<<<<

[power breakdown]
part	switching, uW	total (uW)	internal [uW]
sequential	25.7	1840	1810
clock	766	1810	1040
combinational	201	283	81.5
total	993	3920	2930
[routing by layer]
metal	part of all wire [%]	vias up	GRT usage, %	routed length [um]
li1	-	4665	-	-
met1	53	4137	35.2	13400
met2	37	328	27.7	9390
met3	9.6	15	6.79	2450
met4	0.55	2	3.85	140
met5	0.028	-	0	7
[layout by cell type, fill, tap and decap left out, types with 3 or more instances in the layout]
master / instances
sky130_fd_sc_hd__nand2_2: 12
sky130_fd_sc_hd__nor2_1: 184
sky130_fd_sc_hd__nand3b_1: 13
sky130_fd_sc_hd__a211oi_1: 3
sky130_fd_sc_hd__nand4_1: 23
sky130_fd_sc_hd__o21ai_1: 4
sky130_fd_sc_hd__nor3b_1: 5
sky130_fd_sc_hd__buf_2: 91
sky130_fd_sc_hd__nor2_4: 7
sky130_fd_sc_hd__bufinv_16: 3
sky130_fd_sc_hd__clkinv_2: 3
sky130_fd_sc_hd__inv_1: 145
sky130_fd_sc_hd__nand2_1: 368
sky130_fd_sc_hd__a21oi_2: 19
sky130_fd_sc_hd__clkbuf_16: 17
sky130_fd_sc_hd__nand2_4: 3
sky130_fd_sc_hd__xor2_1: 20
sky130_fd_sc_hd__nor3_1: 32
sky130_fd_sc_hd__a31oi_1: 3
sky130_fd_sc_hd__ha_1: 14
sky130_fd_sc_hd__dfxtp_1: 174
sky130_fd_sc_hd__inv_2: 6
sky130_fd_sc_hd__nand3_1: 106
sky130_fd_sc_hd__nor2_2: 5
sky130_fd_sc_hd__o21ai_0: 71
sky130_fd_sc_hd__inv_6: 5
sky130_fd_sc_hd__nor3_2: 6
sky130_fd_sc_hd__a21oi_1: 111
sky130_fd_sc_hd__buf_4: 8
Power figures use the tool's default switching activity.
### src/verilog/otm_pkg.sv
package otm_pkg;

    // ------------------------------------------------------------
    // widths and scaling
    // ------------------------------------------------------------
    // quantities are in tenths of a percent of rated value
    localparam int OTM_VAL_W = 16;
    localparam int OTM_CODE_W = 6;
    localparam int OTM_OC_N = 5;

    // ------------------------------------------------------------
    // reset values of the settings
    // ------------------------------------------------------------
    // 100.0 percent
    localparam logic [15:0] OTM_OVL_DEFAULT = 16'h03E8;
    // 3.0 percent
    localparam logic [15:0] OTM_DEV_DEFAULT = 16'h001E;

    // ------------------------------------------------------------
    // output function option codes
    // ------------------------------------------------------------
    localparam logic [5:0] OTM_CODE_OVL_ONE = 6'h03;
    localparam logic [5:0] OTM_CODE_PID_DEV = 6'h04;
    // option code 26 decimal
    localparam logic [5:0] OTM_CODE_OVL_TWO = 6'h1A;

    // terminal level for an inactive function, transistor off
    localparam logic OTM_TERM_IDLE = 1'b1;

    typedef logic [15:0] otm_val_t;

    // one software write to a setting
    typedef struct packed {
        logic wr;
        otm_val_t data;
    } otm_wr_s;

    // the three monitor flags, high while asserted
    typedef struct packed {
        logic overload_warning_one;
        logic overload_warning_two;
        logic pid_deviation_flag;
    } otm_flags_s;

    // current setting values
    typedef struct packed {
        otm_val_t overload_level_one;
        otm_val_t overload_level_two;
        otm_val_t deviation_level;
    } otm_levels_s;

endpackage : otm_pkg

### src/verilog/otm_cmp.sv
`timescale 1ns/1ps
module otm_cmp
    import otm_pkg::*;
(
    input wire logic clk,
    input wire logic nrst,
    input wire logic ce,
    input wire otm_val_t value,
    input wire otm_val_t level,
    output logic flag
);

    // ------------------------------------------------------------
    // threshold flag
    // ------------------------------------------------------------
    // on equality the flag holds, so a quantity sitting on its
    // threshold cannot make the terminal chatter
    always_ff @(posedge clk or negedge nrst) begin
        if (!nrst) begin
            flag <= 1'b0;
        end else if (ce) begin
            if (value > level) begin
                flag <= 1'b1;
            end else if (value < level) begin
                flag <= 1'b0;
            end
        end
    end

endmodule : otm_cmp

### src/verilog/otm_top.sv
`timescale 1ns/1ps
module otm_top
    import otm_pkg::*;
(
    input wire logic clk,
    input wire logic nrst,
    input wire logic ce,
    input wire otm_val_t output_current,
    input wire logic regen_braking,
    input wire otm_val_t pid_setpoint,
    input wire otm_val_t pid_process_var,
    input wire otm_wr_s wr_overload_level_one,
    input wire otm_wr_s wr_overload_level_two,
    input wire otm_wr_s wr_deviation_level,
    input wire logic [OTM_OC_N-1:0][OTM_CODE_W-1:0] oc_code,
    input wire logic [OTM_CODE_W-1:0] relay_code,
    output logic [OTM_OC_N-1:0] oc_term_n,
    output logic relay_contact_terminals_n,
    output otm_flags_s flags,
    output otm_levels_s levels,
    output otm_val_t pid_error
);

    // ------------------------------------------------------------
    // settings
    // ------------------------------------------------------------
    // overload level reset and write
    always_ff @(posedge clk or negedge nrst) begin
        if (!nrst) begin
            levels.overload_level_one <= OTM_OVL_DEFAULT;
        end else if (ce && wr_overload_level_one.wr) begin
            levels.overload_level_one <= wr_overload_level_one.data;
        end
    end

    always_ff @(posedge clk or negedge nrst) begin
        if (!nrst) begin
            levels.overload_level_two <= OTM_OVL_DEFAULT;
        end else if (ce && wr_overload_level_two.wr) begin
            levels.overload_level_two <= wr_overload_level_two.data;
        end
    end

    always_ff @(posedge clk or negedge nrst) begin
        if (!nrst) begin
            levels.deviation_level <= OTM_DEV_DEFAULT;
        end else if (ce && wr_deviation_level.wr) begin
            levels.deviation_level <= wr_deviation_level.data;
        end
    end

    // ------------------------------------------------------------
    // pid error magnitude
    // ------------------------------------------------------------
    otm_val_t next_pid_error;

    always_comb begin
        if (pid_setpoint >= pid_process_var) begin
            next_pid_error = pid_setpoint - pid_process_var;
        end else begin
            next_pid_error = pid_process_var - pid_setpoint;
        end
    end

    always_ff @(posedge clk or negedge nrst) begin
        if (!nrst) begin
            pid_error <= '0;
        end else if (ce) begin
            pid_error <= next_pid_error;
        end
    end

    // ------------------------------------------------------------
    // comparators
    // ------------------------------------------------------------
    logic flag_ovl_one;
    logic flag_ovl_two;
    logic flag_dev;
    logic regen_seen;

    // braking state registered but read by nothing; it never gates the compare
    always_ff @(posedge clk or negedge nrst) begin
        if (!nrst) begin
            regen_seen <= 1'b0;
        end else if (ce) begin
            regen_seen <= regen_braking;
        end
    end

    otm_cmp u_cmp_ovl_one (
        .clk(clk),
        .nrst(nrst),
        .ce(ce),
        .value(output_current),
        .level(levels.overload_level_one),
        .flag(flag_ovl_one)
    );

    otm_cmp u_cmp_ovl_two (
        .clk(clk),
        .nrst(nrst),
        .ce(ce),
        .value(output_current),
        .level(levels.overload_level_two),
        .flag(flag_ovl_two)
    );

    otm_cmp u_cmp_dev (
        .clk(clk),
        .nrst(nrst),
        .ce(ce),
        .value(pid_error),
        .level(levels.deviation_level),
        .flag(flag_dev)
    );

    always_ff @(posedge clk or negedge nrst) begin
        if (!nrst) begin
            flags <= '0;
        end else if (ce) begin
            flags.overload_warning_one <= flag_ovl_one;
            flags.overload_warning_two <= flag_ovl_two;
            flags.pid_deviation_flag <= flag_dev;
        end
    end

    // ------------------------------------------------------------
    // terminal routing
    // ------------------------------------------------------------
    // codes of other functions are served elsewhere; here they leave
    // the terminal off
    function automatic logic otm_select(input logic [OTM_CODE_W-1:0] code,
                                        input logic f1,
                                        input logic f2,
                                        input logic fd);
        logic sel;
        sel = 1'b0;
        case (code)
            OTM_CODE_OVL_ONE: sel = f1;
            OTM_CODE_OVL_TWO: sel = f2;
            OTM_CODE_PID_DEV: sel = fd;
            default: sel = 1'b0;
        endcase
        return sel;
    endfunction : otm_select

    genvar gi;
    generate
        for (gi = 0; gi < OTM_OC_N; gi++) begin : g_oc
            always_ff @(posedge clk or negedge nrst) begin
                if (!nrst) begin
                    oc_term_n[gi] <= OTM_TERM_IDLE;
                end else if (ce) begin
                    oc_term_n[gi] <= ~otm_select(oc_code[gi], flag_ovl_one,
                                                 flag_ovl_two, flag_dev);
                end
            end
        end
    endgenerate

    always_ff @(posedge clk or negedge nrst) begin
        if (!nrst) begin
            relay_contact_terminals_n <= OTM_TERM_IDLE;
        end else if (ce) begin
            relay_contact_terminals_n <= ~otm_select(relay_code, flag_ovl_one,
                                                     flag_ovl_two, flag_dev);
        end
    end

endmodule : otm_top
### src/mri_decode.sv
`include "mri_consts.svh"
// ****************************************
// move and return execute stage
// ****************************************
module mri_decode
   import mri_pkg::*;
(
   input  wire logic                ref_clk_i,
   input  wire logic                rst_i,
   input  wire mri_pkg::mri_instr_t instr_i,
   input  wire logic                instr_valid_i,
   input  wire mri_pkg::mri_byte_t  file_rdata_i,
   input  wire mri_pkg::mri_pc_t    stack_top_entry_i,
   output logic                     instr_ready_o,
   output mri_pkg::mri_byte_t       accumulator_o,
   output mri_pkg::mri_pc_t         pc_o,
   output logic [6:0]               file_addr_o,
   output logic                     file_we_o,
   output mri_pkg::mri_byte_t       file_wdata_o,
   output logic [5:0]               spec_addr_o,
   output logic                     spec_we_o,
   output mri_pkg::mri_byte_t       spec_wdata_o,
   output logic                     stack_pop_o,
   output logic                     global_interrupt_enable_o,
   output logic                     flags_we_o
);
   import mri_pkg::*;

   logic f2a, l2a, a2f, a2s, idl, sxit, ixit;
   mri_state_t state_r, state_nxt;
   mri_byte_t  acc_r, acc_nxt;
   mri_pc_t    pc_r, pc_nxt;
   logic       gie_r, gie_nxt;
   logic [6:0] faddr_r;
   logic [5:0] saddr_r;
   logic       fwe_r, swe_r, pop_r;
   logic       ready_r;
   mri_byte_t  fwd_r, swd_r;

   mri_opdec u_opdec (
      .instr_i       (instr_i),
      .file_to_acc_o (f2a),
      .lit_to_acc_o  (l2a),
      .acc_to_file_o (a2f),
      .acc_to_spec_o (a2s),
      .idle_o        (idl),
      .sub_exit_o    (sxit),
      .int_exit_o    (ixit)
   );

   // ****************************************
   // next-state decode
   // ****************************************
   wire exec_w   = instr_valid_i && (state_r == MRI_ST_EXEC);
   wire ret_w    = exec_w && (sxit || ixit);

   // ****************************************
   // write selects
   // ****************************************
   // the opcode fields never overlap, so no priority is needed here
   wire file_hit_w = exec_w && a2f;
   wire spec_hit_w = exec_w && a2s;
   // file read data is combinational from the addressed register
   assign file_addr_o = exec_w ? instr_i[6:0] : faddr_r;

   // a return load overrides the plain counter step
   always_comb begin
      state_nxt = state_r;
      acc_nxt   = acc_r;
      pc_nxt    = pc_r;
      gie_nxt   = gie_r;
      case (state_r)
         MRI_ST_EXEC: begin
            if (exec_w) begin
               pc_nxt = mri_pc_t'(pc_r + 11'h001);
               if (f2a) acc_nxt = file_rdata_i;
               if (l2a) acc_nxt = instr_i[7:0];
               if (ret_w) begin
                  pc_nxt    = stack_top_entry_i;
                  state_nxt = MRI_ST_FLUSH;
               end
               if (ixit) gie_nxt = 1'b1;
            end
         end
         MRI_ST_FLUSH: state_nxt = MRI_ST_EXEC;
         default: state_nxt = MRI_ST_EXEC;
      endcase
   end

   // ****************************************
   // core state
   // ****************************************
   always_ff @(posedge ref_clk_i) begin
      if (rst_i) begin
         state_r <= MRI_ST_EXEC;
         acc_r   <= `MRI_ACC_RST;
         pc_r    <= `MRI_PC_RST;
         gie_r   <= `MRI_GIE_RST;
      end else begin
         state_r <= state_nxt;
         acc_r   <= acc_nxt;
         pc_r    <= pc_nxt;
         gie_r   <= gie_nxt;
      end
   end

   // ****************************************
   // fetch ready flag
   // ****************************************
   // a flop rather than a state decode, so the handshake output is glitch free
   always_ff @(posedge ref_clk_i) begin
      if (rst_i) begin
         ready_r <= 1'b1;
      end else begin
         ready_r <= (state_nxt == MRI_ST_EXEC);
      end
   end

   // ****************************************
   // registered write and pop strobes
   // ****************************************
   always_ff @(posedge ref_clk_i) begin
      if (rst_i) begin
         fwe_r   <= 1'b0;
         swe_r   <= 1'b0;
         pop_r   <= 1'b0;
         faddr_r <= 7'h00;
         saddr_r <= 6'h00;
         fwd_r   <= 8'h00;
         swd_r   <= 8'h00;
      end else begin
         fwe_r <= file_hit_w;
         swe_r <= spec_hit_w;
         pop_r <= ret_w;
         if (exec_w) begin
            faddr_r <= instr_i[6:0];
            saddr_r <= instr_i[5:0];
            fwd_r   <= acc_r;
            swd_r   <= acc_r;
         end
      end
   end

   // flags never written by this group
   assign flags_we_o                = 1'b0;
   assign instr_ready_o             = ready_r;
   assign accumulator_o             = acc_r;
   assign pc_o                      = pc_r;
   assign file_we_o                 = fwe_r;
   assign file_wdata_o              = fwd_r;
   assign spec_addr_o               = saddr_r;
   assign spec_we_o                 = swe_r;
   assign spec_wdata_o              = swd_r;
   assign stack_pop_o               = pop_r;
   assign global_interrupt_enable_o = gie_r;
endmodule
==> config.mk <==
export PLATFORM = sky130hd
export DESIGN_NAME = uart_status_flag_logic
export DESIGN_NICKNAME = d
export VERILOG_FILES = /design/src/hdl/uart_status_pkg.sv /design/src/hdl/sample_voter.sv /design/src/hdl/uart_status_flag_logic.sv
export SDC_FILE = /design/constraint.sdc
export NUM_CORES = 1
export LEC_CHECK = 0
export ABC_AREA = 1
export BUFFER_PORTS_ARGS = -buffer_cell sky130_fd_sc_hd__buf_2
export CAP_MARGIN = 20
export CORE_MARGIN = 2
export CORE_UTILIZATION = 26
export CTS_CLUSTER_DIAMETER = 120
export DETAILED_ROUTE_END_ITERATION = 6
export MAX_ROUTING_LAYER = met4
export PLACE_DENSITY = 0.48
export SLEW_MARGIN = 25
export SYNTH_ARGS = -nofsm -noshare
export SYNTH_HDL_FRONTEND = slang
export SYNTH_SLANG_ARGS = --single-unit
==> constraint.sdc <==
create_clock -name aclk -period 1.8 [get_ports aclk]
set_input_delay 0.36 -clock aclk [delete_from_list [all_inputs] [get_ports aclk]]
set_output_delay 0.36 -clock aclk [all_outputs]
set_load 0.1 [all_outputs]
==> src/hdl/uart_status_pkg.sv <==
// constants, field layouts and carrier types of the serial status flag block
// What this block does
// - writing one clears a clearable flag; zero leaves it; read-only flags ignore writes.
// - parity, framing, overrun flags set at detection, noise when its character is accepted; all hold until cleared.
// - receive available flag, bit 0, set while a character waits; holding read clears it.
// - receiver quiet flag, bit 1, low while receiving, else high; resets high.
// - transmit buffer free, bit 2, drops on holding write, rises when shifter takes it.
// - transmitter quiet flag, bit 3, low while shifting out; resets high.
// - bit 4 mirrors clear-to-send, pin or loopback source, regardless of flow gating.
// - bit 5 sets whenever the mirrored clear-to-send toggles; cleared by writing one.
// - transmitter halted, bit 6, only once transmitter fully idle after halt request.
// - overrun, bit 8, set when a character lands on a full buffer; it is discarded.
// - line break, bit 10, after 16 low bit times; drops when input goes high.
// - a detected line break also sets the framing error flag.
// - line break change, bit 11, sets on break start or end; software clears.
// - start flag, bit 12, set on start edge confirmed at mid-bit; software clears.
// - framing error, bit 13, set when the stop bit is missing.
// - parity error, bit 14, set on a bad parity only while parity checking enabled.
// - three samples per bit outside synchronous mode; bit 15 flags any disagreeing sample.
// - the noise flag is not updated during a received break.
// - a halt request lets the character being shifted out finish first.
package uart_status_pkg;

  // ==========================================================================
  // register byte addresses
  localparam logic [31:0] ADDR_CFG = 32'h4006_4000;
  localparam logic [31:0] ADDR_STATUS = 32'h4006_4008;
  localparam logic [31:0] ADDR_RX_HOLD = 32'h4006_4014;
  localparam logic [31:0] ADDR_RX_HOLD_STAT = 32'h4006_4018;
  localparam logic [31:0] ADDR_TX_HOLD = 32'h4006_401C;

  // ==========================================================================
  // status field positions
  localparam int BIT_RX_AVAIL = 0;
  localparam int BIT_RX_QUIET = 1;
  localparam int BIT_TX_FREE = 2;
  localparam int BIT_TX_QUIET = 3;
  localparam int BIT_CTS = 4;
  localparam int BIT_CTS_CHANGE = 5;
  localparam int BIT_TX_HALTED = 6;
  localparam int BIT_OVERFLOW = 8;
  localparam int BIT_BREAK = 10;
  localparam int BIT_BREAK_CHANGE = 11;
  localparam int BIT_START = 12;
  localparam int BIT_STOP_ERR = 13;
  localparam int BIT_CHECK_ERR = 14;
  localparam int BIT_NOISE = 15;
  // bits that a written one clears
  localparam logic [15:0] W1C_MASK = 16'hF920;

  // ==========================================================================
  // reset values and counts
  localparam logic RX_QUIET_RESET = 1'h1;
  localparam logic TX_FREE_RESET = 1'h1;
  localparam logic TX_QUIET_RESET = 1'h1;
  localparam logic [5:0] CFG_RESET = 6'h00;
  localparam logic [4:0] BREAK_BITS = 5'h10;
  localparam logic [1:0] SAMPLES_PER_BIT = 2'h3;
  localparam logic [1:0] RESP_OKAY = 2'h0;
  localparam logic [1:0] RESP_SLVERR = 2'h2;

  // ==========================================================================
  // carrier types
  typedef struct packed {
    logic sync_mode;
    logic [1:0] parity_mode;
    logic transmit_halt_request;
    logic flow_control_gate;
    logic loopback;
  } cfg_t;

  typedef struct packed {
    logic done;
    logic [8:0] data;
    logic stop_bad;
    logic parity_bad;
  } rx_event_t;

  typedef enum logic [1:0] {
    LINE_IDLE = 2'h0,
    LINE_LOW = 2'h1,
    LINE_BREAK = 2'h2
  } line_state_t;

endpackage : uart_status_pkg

>>>>

Your objective:
Return exactly, and only, the lines above starting at the line that contains "sky130_fd_sc_hd__ha_1: 14" and ending at the line that contains "sky130_fd_sc_hd__buf_4: 8".

Result:
sky130_fd_sc_hd__ha_1: 14
sky130_fd_sc_hd__dfxtp_1: 174
sky130_fd_sc_hd__inv_2: 6
sky130_fd_sc_hd__nand3_1: 106
sky130_fd_sc_hd__nor2_2: 5
sky130_fd_sc_hd__o21ai_0: 71
sky130_fd_sc_hd__inv_6: 5
sky130_fd_sc_hd__nor3_2: 6
sky130_fd_sc_hd__a21oi_1: 111
sky130_fd_sc_hd__buf_4: 8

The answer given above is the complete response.